親に遺言を書いてほしい——言い出せない子が、まず読む記事

親に遺言を書いてほしい——言い出せない子が、まず読む記事

親に遺言を書いてほしい——言い出せない子が、まず読む記事

「お父さんに遺言書を書いてほしいんですが、なかなか言い出せなくて……私だけで先生のところに相談しに行ってもいいですか?」——年に何件か、こういうご相談をいただきます。

「相続をおわりに。」司法書士の尾張です。

実は「遺言の相談に来ました」という方のお話を聞いていくと、ご自身の遺言ではなく、「親が動いてくれない。このままだと、親の相続で揉める気がする」というお子さんからのご相談、というケースがとても多いんです。結論から言うと——相談自体はもちろん受けられます。でも、遺言書は親御さん本人の意思がなければ作れません。

この記事でわかること

  • 子だけで相談に行ってもいい?司法書士に何ができる?
  • 遺言書は、なぜ親本人にしか作れないの?
  • 「子の心配」と「親の本当の気持ち」はどう違う?
  • それでも子だけで来たら、何ができる?
  • 親に言い出せないとき、どうすればいい?

子だけで相談に来ても大丈夫——でも「できること・できないこと」がある

まず、お子さんだけで相談に来ていただくのは、まったく問題ありません。 当事務所でも、よくお受けしています。

そのうえで、できることとできないことを整理します。

できること:
– 今の状況をうかがって、「このまま親御さんの相続が起きたらどうなるか」を具体的に説明する
– たとえば相続人の一人が行方不明など、問題が見えているなら「放っておくとこうなる」「解決にはこういう手順が要る」と道筋を示す
– 遺言書・成年後見・家族信託など、取りうる手段の方向性を概説する

できないこと:
遺言書そのものを作ること。 これは親御さん本人がいないと、一歩も進みません。

お子さんに状況を説明すると、「じゃあ、それを親に伝えて相談してみます」とおっしゃる方がとても多いです。その気持ちはよく分かります。ただ、正直なところ——一度聞いた話を、正確に親御さんに伝えるのは、なかなか難しいのです。

たとえば、お子さんが持ち帰って説明したあと、親御さんから「それは、こういうことか?」と質問が返ってきたら。「じゃあ、また司法書士に聞いてみるわ」となって、伝言ゲームのように行ったり来たり。これでは、ぜんぜん前に進みません。 しかも、そうやって何度かやりとりしても、最後は親御さんご自身が「作る」と言わない限り、遺言書は作れないのです。

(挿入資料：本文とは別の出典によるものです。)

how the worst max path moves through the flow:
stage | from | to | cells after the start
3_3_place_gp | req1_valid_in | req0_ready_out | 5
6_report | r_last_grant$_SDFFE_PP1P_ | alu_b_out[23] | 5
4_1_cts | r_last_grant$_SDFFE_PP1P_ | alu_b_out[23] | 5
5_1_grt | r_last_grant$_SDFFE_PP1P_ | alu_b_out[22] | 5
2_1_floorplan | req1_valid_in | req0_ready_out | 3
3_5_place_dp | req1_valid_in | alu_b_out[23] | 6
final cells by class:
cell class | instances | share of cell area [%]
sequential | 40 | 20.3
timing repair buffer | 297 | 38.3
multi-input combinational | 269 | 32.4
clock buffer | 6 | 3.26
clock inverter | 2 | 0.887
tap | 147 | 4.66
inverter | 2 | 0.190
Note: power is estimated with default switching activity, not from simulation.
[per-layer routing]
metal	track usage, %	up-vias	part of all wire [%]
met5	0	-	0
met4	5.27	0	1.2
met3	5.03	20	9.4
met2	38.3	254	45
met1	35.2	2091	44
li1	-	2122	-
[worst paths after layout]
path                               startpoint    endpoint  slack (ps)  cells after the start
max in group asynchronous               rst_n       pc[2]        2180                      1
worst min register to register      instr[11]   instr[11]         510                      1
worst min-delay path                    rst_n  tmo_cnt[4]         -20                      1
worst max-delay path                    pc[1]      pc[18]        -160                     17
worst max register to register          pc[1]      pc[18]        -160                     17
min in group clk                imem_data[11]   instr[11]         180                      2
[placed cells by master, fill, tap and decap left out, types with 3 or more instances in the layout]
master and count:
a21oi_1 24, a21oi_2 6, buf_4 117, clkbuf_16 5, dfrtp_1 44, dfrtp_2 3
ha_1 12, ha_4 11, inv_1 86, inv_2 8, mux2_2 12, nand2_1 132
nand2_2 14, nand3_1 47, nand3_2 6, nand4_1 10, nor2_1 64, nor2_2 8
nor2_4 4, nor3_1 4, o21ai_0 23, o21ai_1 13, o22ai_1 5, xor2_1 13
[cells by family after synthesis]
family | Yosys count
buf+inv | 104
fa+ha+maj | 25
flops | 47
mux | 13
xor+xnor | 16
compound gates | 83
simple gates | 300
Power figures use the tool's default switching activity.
File: src/rtl/pc_fetch_unit.sv
// Fetch stage: owns the PC and the IF/ID register, screens out illegal fetch
// addresses, and keeps a saturating fetch counter and a sticky fault record.
module pc_fetch_unit #(
    parameter logic [31:0] RESET_PC = 32'h0000_3000,
    parameter logic [31:0] IM_BASE  = 32'h0000_3000,
    parameter int          IM_AW    = 12
) (
    input  logic             clk,
    input  logic             reset,
    input  logic             Stall,
    input  logic [31:0]      NPC,
    input  logic [31:0]      IM_Instr,
    output logic [31:0]      IF_PC,
    output logic [IM_AW-1:0] IM_Addr,
    output logic [31:0]      ID_PC,
    output logic [31:0]      ID_Instr,
    output logic             ID_Valid,
    output logic             Fault,
    output logic [31:0]      Fault_PC,
    output logic [31:0]      Fetch_Count
);

    // The upper bound is compared in 33 bits so a window ending at 2^32 cannot wrap.
    localparam logic [32:0] IM_END = {1'b0, IM_BASE} + (33'd4 << IM_AW);

    logic [31:0] pc_offset;
    logic        illegal_pc;

    always_comb begin
        pc_offset  = IF_PC - IM_BASE;
        IM_Addr    = pc_offset[IM_AW+1:2];
        illegal_pc = (IF_PC[1:0] != 2'b00) ||
                     (IF_PC < IM_BASE) ||
                     ({1'b0, IF_PC} >= IM_END);
    end

    // PC and IF/ID register; the delay slot means IF/ID is never flushed.
    always_ff @(posedge clk or posedge reset) begin
        if (reset) begin
            IF_PC    <= RESET_PC;
            ID_PC    <= 32'h0000_0000;
            ID_Instr <= 32'h0000_0000;
            ID_Valid <= 1'b0;
        end else if (!Stall) begin
            IF_PC <= NPC;
            ID_PC <= IF_PC;
            if (illegal_pc) begin
                ID_Instr <= 32'h0000_0000;
                ID_Valid <= 1'b0;
            end else begin
                ID_Instr <= IM_Instr;
                ID_Valid <= 1'b1;
            end
        end
    end

    // Debug state: only the first illegal fetch is recorded until the next reset.
    always_ff @(posedge clk or posedge reset) begin
        if (reset) begin
            Fault       <= 1'b0;
            Fault_PC    <= 32'h0000_0000;
            Fetch_Count <= 32'h0000_0000;
        end else if (!Stall) begin
            if (illegal_pc) begin
                if (!Fault) begin
                    Fault    <= 1'b1;
                    Fault_PC <= IF_PC;
                end
            end else if (Fetch_Count != 32'hFFFF_FFFF) begin
                Fetch_Count <= Fetch_Count + 32'd1;
            end
        end
    end

endmodule
File: config.mk
export PLATFORM = sky130hd
export DESIGN_NAME = pc_fetch_unit
export DESIGN_NICKNAME = d
export VERILOG_FILES = /design/src/rtl/pc_fetch_unit.sv
export SDC_FILE = /design/constraint.sdc
export NUM_CORES = 1
export LEC_CHECK = 0
export ABC_AREA = 1
export CAP_MARGIN = 10
export CELL_PAD_IN_SITES_DETAIL_PLACEMENT = 1
export CELL_PAD_IN_SITES_GLOBAL_PLACEMENT = 1
export CORE_MARGIN = 1
export CORE_UTILIZATION = 33
export CTS_CLUSTER_DIAMETER = 150
export DETAILED_ROUTE_END_ITERATION = 7
export PLACE_DENSITY = 0.76
export SETUP_SLACK_MARGIN = 0.02
export SYNTH_ARGS = -nofsm -noshare
export SYNTH_HDL_FRONTEND = slang
export SYNTH_SLANG_ARGS = --single-unit
export TNS_END_PERCENT = 20
File: constraint.sdc
create_clock -name clk -period 6.82 [get_ports clk]
set_input_delay 1.364 -clock clk [delete_from_list [all_inputs] [get_ports clk]]
set_output_delay 1.364 -clock clk [all_outputs]
set_load 0.05 [all_outputs]
==> metrics.yaml, run 1 <==
status: "complete, no violations"
initial_core_util: 0.3377
worstSetupPathDepth: 2
cts.sinks: 162
cp_top_family: "buffers and inverters"
routabilityCongestion: 0.7807
r2r-end: "Fetch_Count[20]$_DFFE_PP0P_"
numCtsBuffers: 17
slowest_stage: "clkdlybuf4s50_1"
cp-end-kind: "output port"
cpPeakStageDelay_ns: 0.70
grt_pass1_wl_um: 36020
rsz0062_at_grt: "false"
core_um2: 21090
drtIter0Drc: 299
yosysTopAreaCell: "dfrtp_1"
dp_hpwl_um: 16500
synthDistinctLibCells: 29
synth_area_leaders: "dfrtp_1 56%, nand2_1 13%, o21ai_0 5.3%"
clock_latency_ns: 0.43
skew_ns: 0.01980
design_area_um2: 10280
clockBufferDepth: 2
slew_headroom: 0.3649
synth-seq-cells: 162
fmax_ghz: 0.3063
synth_top_area_frac: 0.5623
cellPowerDensity_nw_per_um2: 238.3
hold_violations: 0
sw_frac_of_total: 0.2985
dpl_cell_area_um2: 9657
synthCells: 800
synthArstFlopShare: 1.000
vias_per_cell: 4.859
root_buffer: "clkbuf_16"
p_seq_frac: 0.422
antenna_cells: 0
syn_avg_cell_area_um2: 8.901
syn_nets: 869
num-fill-cells: 2448
drive_gt1_frac: 0.06570
synth_edf_count: 0
crit_arrival_ns: 1.90
drt-total-wl_um: 22760
num_rows: 53
hold_path_class: "reg2reg"
yosys_warnings: 0
die_h_um: 148.9
htree_levels: 4
report.final.setup_viol: 0
io_pins: 241
power_frac_comb: 0.162
crit_path_start_kind: "flop"
synth.most_common_cell: "nand2_1"
power.switching_mw: 0.7310
worst_r2r_startpoint: "IF_PC[13]$_DFFE_PP1N_"
fin_crit_sh: 0.4787
tightest_slew_ns: 0.9526
synth_commonest_cells: "247 x nand2_1, 160 x dfrtp_1, 75 x o21ai_0"
leakage_nw: 4.507
crit_path_end: "IM_Addr[11]"
die-width_um: 148.9
reg2reg_setup_slack_ns: 4.21
overflow: 0
firstDrtPassIters: 4
fin_crit_ns: 3.264
wl_per_cell_um: 17.38
path_class: "reg2out"
drc: 0
cts_setup_buffers: 0
cts_resized: 0
worst-path-buf-inv: 1
drtAntennaViolNets: 0
clk_pin_slew_ns: 0.07
netlist_area_um2: 7121
grt_max_degree: 105
multi_input_area_um2: 2600
yosysSeqAreaShare: 0.5697
grt_pass1_vias: 6526
vias: 6365
seq_area_um2: 4056
r2r_cells: 10
grt_antenna_before_repair: 0
nets: 1091
fin_tns_setup_ns: 0
vdd_ir_drop_max_mv: 0.1637
worstSetupStartpoint: "IF_PC[13]$_DFFE_PP1N_"
maxCapViolCount: 0
dieArea_um2: 22170
synth_ff_type: "dfrtp_1"
area_growth_pct: 44.35
ctsHoldBuffers: 0
tritoncts: "built"
p_clk_frac: 0.415
crit_path_cell_trace: "ha_1 -> clkdlybuf4s50_1"
critPathRequiredTime_ns: 5.46
cp_max_fo: 3
drv_slew: 0
grt.total_usage: 0.2111
internal_power_mw: 1.718
io_buffer_count: 240
registers in the layout, summed over array words and instances, names as in the netlist:
name	count
ID_Instr	32
ID_Valid	1
Fetch_Count	32
Fault	1
ID_PC	32
IF_PC	32
Fault_PC	32
area by class of cell:
class	count	share of cell area
clock buffers	17	0.04139
clock inverters	15	0.01911
inverters	61	0.02276
multi-input cells	537	0.2530
flip-flops and latches	162	0.3946
well taps	275	0.03348
repair buffers	243	0.2357
layout by cell type, fill, tap and decap left out, drive strengths merged:
cell,Yosys,routed
nand4,14,14
xnor2,3,3
and2,1,1
clkinv,0,4
nand3b,14,14
clkinvlp,0,2
a22o,32,32
buf,28,4
dfrtp,160,160
nand3,27,27
xor2,3,3
nor3,4,4
bufinv,0,3
dfstp,2,2
inv,61,67
ha,2,2
o21ai,104,104
clkdlybuf4s50,0,239
nor2,80,80
nand2,253,253
clkbuf,12,17
worst min-delay path by stage:
stage	startpoint	to	slack (ns)	cells past startpoint
after floorplan	IF_PC[13]$_DFFE_PP1N_	IF_PC[13]$_DFFE_PP1N_	0.62	2
after global placement	ID_PC[15]$_DFFE_PP0N_	ID_PC[15]$_DFFE_PP0N_	0.47	2
after detailed placement	Fault_PC[20]$_DFFE_PP0P_	Fault_PC[20]$_DFFE_PP0P_	0.48	2
after CTS	ID_PC[13]$_DFFE_PP0N_	ID_PC[13]$_DFFE_PP0N_	0.50	2
after global routing	ID_Instr[1]$_DFFE_PP0N_	ID_Instr[1]$_DFFE_PP0N_	0.52	1
final	Fault_PC[3]$_DFFE_PP0P_	Fault_PC[3]$_DFFE_PP0P_	0.49	2
worst reg2reg max path, delay by kind of cell, from the launching register on:
family | cells | cell delay [ns]
compound gates | 1 | 0.20
fa+ha+maj | 1 | 0.24
buf+inv | 1 | 0.05
flops | 1 | 0.55
simple gates | 7 | 1.47
stage by stage:
step | hold slack, ns | instances | worst slack (ns) | power (mW) | utilization
3_5_place_dp | 0.4807 | 1278 | 3.176 | 1.453 | 0.4579
6_report | 0.4936 | 1310 | 3.556 | 2.449 | 0.4874
5_1_grt | 0.5199 | 1310 | 3.417 | 2.543 | 0.4874
4_1_cts | 0.4979 | 1310 | 3.541 | 2.476 | 0.4874
3_3_place_gp | 0.4657 | 1278 | 3.266 | 1.448 | 0.4579
2_1_floorplan | 0.6225 | 800 | 1.083 | 1.288 | -
power by group through the flow:
stage               sequential, mW  combinational [mW]  clock (mW)
floorplan                     1.18               0.106           0
detailed placement            1.05               0.400           0
finish                        1.03               0.397        1.02
CTS                           1.04               0.402        1.04
global route                  1.04               0.422        1.08
global placement              1.05               0.397           0
metal layers:
| layer | track usage | up-vias | part of all wire | routed length (um) |
|---|---|---|---|---|
| met5 | 0 | - | 0 | 0 |
| met4 | 0.05612 | 0 | 0.013 | 301 |
| met3 | 0.03914 | 17 | 0.040 | 913 |
| met2 | 0.3574 | 167 | 0.50 | 11310 |
| met1 | 0.2762 | 3153 | 0.45 | 10240 |
| li1 | - | 3028 | - | - |
cells by family after synthesis:
logic type,count (synthesis),synth area share
adder cells (fa/ha/maj),2,0.003514
flip-flops,162,0.5697
AO/OA/AOI/OAI,136,0.1125
XOR/XNOR,6,0.007381
AND/OR/NAND/NOR,393,0.2418
buffers and inverters,101,0.06519
Power figures use the tool's default switching activity.
==> run 2, diff against run 1 <==
- clock period: 6.82 -> 3.02 ns (I/O delays scaled with it)
==> run 2 against run 1 <==
Clock power rose by 130%. Global-route usage fell by 0.18 points. Cell area rose by 0.46%. Count of clock-buffer cells in the layout did not move. Wire length fell by 1.6%. Largest power group unchanged.
==> metrics.yaml, run 2 (synthesized netlist as in run 1, its figures left out) <==
ctsHoldBuffers: 0  # unchanged
report.final.setup_viol: 0  # unchanged
final_common_cell: "nand2_1"
area_growth_pct: 45.02
slew_headroom: 0.3971  # +0.03223
worst_r2r_startpoint: "IF_PC[12]$_DFFE_PP1N_"
crit_path_cell_trace: "ha_1 -> clkdlybuf4s50_1"
tritoncts: "built"
cellPowerDensity_nw_per_um2: 536.9  # +130%
firstDrtPassIters: 4  # unchanged
drt-total-wl_um: 22390  # -1.6%
drtIter0Drc: 215  # -28%
dieArea_um2: 22170  # unchanged
die_h_um: 148.9  # unchanged
fin_tns_setup_ns: 0  # unchanged
path_class: "reg2out"
num_rows: 53  # unchanged
crit_arrival_ns: 1.93  # +0.03 ns
rsz0062_at_grt: "false"
cp-end-kind: "output port"
initial_core_util: 0.3377  # unchanged
overflow: 0  # unchanged
clockBufferDepth: 2  # unchanged
cp_top_family: "buffers and inverters"
cts_setup_buffers: 0  # unchanged
fin_crit_ns: 2.531
leakage_nw: 4.536  # +0.66%
nets: 1094  # +0.27%
worstSetupPathDepth: 2  # unchanged
final_cell_mix: "247 x nand2_1, 239 x clkdlybuf4s50_1, 160 x dfrtp_1"
worstSetupStartpoint: "IF_PC[12]$_DFFE_PP1N_"
cts.sinks: 162  # unchanged
wl_per_cell_um: 17.05  # -1.9%
die-width_um: 148.9  # unchanged
numCtsBuffers: 17  # unchanged
routabilityCongestion: 0.8004  # +2.5%
grt_max_degree: 96  # -8.6%
clock_latency_ns: 0.43  # about the same
hold_path_class: "in2async"
dp.cells: 1281  # +0.23%
htree_levels: 4  # unchanged
crit_path_start_kind: "flop"
io_buffer_count: 240  # unchanged
dp_slack_ns: 0.6929  # -2.484 ns
slowest_stage: "clkdlybuf4s50_1"
drtAntennaViolNets: 0  # unchanged
cts_resized: 0  # unchanged
fin_crit_sh: 0.8379
drc: 0  # unchanged
vdd_ir_drop_max_mv: 0.3536  # +120%
reg2reg_setup_slack_ns: 0.70  # -3.51 ns
dp_hpwl_um: 16450  # -0.32%
vias_per_cell: 4.854  # -0.10%
fmax_ghz: 0.3952
critPathRequiredTime_ns: 2.42  # -3.04 ns
crit_path_end: "IM_Addr[11]"
stdcell_count: 1313  # +0.23%
grt_pass1_vias: 6510  # -0.25%
cpPeakStageDelay_ns: 0.81  # +0.11 ns
grt_pass1_wl_um: 35980  # -0.11%
r2r-end: "Fault_PC[26]$_DFFE_PP0P_"
tightest_slew_ns: 0.9043  # -0.04835 ns
hold_violations: 0  # unchanged
core_um2: 21090  # unchanged
clk_pin_slew_ns: 0.06  # about the same
drive_gt1_frac: 0.06840  # +0.002700
status: "complete, no violations"
p_total_mw: 5.544  # +130%
io_pins: 241  # unchanged
r2r_cells: 11  # +1
root_buffer: "clkbuf_16"
vias: 6373  # +0.13%
maxCapViolCount: 0  # unchanged
design_area_um2: 10330  # +0.46%
antenna_cells: 0  # unchanged
skew_ns: 0.01014  # -0.009665 ns
grt_antenna_before_repair: 0  # unchanged
drv_slew: 0  # unchanged
worst-path-buf-inv: 1  # unchanged
cp_max_fo: 3  # unchanged
grt.total_usage: 0.2093  # -0.001809
fin_ws_ns: 0.4895  # -3.066 ns
dpl_cell_area_um2: 9703  # +0.48%
## run 2: cell count changes in the layout (fill, tap and decap cells not counted)
cell	before	now
buf_12	0	2
buf_4	4	5
clkinv_2	1	2
clkinvlp_4	2	1
inv_6	4	3
inv_8	3	4
## run 2: cell type report
type                       instances  area [um^2]
inverter                          61        232.7
tap                              275        344.1
timing repair buffer             246         2470
clock buffer                      17        425.4
clock inverter                    15        197.7
sequential                       162         4056
fill                            2463        10760
multi-input combinational        537         2600
## run 2: how the worst min path moves through the flow
stage                          startpoint                       end  slack (ns)  depth (start not counted)
global placement    ID_PC[16]$_DFFE_PP0N_     ID_PC[16]$_DFFE_PP0N_        0.46                          2
CTS                                 reset  ID_Instr[14]$_DFFE_PP0N_        0.45                          2
detailed placement  ID_PC[16]$_DFFE_PP0N_     ID_PC[16]$_DFFE_PP0N_        0.47                          2
finish                              reset  ID_Instr[14]$_DFFE_PP0N_        0.47                          2
floorplan           IF_PC[13]$_DFFE_PP1N_     IF_PC[13]$_DFFE_PP1N_        0.62                          2
global route                        reset  ID_Instr[11]$_DFFE_PP0N_        0.47                          2
## run 2: through the flow
stage / hold slack [ns] / util
floorplan: 0.6225 / -
global placement: 0.4641 / 0.4601
detailed placement: 0.4718 / 0.4601
CTS: 0.4550 / 0.4897
global route: 0.4726 / 0.4897
finish: 0.4677 / 0.4897
## run 2: where the power goes
part	switching, mW	internal (mW)
Combinational	0.614	0.298
Clock	0.974	1.33
Sequential	0.0673	2.26
## run 2: worst reg2reg max path: stages, from the launching register on
cell and delay [ns]:
dfstp_2 0.54, ha_1 0.24, inv_2 0.05, nand2_1 0.06, nand2_1 0.05, nor2_2 0.15
nand3_1 0.17, nand2_1 0.14, inv_2 0.06, nand2_4 0.50, nand2_1 0.15, o21ai_1 0.12
## run 2: per-layer routing
metal	GRT usage	wire, um
met4	0.07245	473
met2	0.3507	11000
met5	0	0
met3	0.04159	1096
met1	0.2685	9816
==> run 3, diff against run 2 <==
- clock period: 3.02 -> 2.65 ns (I/O delays scaled with it)
==> run 3 against run 2 <==
Cell area hardly changed. Register-to-register slack worse by 0.23 ns. Largest cell class unchanged. First-iteration DRC count is 30% higher. Power is 12% higher. Clock skew is 0.0035 ns higher. Setup slack worse by 0.27 ns. Combinational power is 14% higher. Sequential share of layout area hardly changed. Clock power is 8% higher. Sequential cell count stayed put. Non-clock buffer count is 4 higher. Worst hold slack better by 0.014 ns.
==> metrics.yaml, run 3 (synthesized netlist as in run 1, its figures left out) <==
num-fill-cells: 2439  # -0.97%
fin_tns_setup_ns: 0  # unchanged
dp_hpwl_um: 16670  # +1.3%
die-width_um: 148.9  # unchanged
internal_power_mw: 4.343  # +12%
p_seq_frac: 0.429  # +0.009
clockBufferDepth: 2  # unchanged
final_common_cell: "nand2_1"
die_h_um: 148.9  # unchanged
drtAntennaViolNets: 0  # unchanged
grt_max_degree: 69  # -28%
fin_util: 0.4901  # about the same
cellPowerDensity_nw_per_um2: 598.4  # +11%
cp-end-kind: "output port"
wl_per_cell_um: 17.20  # +0.89%
tightest_slew_ns: 0.5743  # -0.3300 ns
maxCapViolCount: 0  # unchanged
grt.total_usage: 0.2091  # about the same
vias_per_cell: 4.803  # -1.0%
antenna_cells: 0  # unchanged
htree_levels: 4  # unchanged
grt_pass1_wl_um: 35890  # -0.25%
final_cell_mix: "247 x nand2_1, 239 x clkdlybuf4s50_1, 160 x dfrtp_1"
clock_latency_ns: 0.43  # about the same
grt_antenna_before_repair: 0  # unchanged
drive_gt1_frac: 0.07109  # +0.002685
initial_core_util: 0.3377  # unchanged
cp_max_fo: 3  # unchanged
power.switching_mw: 1.842  # +11%
fin_crit_ns: 2.427
cts.sinks: 162  # unchanged
overflow: 0  # unchanged
cts_setup_buffers: 0  # unchanged
fin_crit_sh: 0.9159
clk_pin_slew_ns: 0.07  # about the same
status: "complete, no violations"
vias: 6321  # -0.82%
vdd_ir_drop_max_mv: 0.4049  # +15%
io_pins: 241  # unchanged
drc: 0  # unchanged
fmax_ghz: 0.4120
drtIter0Drc: 279  # +30%
sw_frac_of_total: 0.2978  # -0.0006204
dp_slack_ns: 0.5133  # -0.1795 ns
report.final.setup_viol: 0  # unchanged
critPathRequiredTime_ns: 2.12  # -0.30 ns
root_buffer: "clkbuf_16"
crit_arrival_ns: 1.90  # -0.03 ns
num_rows: 53  # unchanged
area_growth_pct: 45.14  # about the same
numCtsBuffers: 17  # unchanged
multi_input_area_um2: 2600  # unchanged
path_class: "reg2out"
ctsHoldBuffers: 0  # unchanged
hold_path_class: "in2async"
grt_pass1_vias: 6565  # +0.84%
tritoncts: "built"
io_buffer_count: 240  # unchanged
cts_resized: 0  # unchanged
nets: 1098  # +0.37%
leakage_nw: 4.529  # -0.16%
crit_path_start_kind: "flop"
slew_headroom: 0.6159  # +0.2188
firstDrtPassIters: 4  # unchanged
seq_area_um2: 4056  # unchanged
drv_slew: 0  # unchanged
skew_ns: 0.01366  # +0.003522 ns
rsz0062_at_grt: "false"
routabilityCongestion: 0.8222  # +2.7%
core_um2: 21090  # unchanged
hold_violations: 0  # unchanged
dieArea_um2: 22170  # unchanged
p_clk_frac: 0.403  # -0.013
power_frac_comb: 0.168  # +0.004
drt-total-wl_um: 22640  # +1.1%
fin_ws_ns: 0.2229  # -0.2666 ns
## run 3: changes by cell type in the layout (fill, tap and decap cells not counted), sizes merged
| cell | before | now |
|---|---|---|
| bufinv | 3 | 2 |
| clkinv | 5 | 2 |
| buf | 7 | 11 |
| clkinvlp | 1 | 5 |
| clkbuf | 17 | 18 |
| inv | 67 | 65 |
## run 3: worst max-delay path, stage by stage, from the launching register on
cell	delay, ns
dfstp_2	0.55
ha_1	0.24
clkdlybuf4s50_1	0.70
## run 3: power by group through the flow
stage	Combinational [mW]	Clock [mW]	Sequential [mW]
2_1_floorplan	0.272	0	3.04
3_3_place_gp	1.04	0	2.70
3_5_place_dp	1.05	0	2.70
4_1_cts	1.05	2.56	2.66
5_1_grt	1.10	2.65	2.67
6_report	1.04	2.49	2.65
## run 3: path summary, 6_finish.rpt
check	start	endpoint	slack, ns	cells past startpoint
setup / recovery	IF_PC[12]$_DFFE_PP1N_	IM_Addr[11]	0.22	2
max in group asynchronous	reset	Fault_PC[19]$_DFFE_PP0P_	1.45	3
setup reg to reg	IF_PC[12]$_DFFE_PP1N_	ID_Instr[3]$_DFFE_PP0N_	0.47	9
hold / removal	reset	ID_Instr[6]$_DFFE_PP0N_	0.48	2
min in group clk	ID_PC[12]$_DFFE_PP0N_	ID_PC[12]$_DFFE_PP0N_	0.49	2
hold reg to reg	ID_PC[12]$_DFFE_PP0N_	ID_PC[12]$_DFFE_PP0N_	0.49	2
## run 3: per-layer routing
layer	share of wire	track usage	vias up
met5	0	0	-
met4	0.014	0.06378	0
met3	0.041	0.03364	22
met2	0.50	0.3621	164
met1	0.45	0.2670	3090
li1	-	-	3045
## run 3: area by class of cell
type                       count  area share
sequential                   162      0.3925
multi-input combinational    537      0.2516
timing repair buffer         250      0.2431
clock buffer                  18     0.04249
tap                          275     0.03329
inverter                      61     0.02252
clock inverter                13     0.01453
## run 3: stage by stage
stage,power (mW),instances,instance area (um^2),hold WS [ns]
3_5_place_dp,3.747,1285,9746,0.4726
5_1_grt,6.416,1316,10330,0.5060
6_report,6.185,1316,10330,0.4814
3_3_place_gp,3.732,1285,9746,0.4638
4_1_cts,6.261,1316,10330,0.4899
2_1_floorplan,3.315,800,7124,0.6225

ですから当事務所では、できればご本人(親御さん)に来ていただくことをお勧めしています。

遺言書は、親本人にしか作れない——なぜ?

遺言は、自分の財産を、誰に、どう渡すかを決める——本人の最終意思そのものです。だから法律上、誰かが代わりに作ることはできません。子が代わりに、配偶者が代わりに、ということが認められていないのです(これを「一身専属的な行為」といいます)。

お子さんが間に立って、どれだけ段取りを整えても——最後に「作る」と意思を示すのは、親御さん本人でなければならない。ここが、どうしても動かせない一線です。

「子の心配」と「親の本当の気持ち」は、けっこう違う

さきほど「又聞きだと正確に伝わらない」とお話ししましたが、本人に来てほしい理由は、それだけではありません。そもそも、本人に聞いてみないと分からない事情が、本当に多いのです。お子さんが見ている景色と、親御さんの実際が、ずれていることがよくあります。

実際にあった2つのケースを挙げます(ご本人の許可の範囲で、ぼかして書きます)。

ケース①:現預金が十分あって、「揉める前提」が崩れていた

「うちの親は、ほとんど不動産で現金がほとんどないんです。実家には同居している私が、これからも住み続けたい。でも現金が無いから、いざというときにほかのきょうだいと分けられず、揉めそうで……だから親に、遺言を書いておいてほしくて」——そういうご相談でした。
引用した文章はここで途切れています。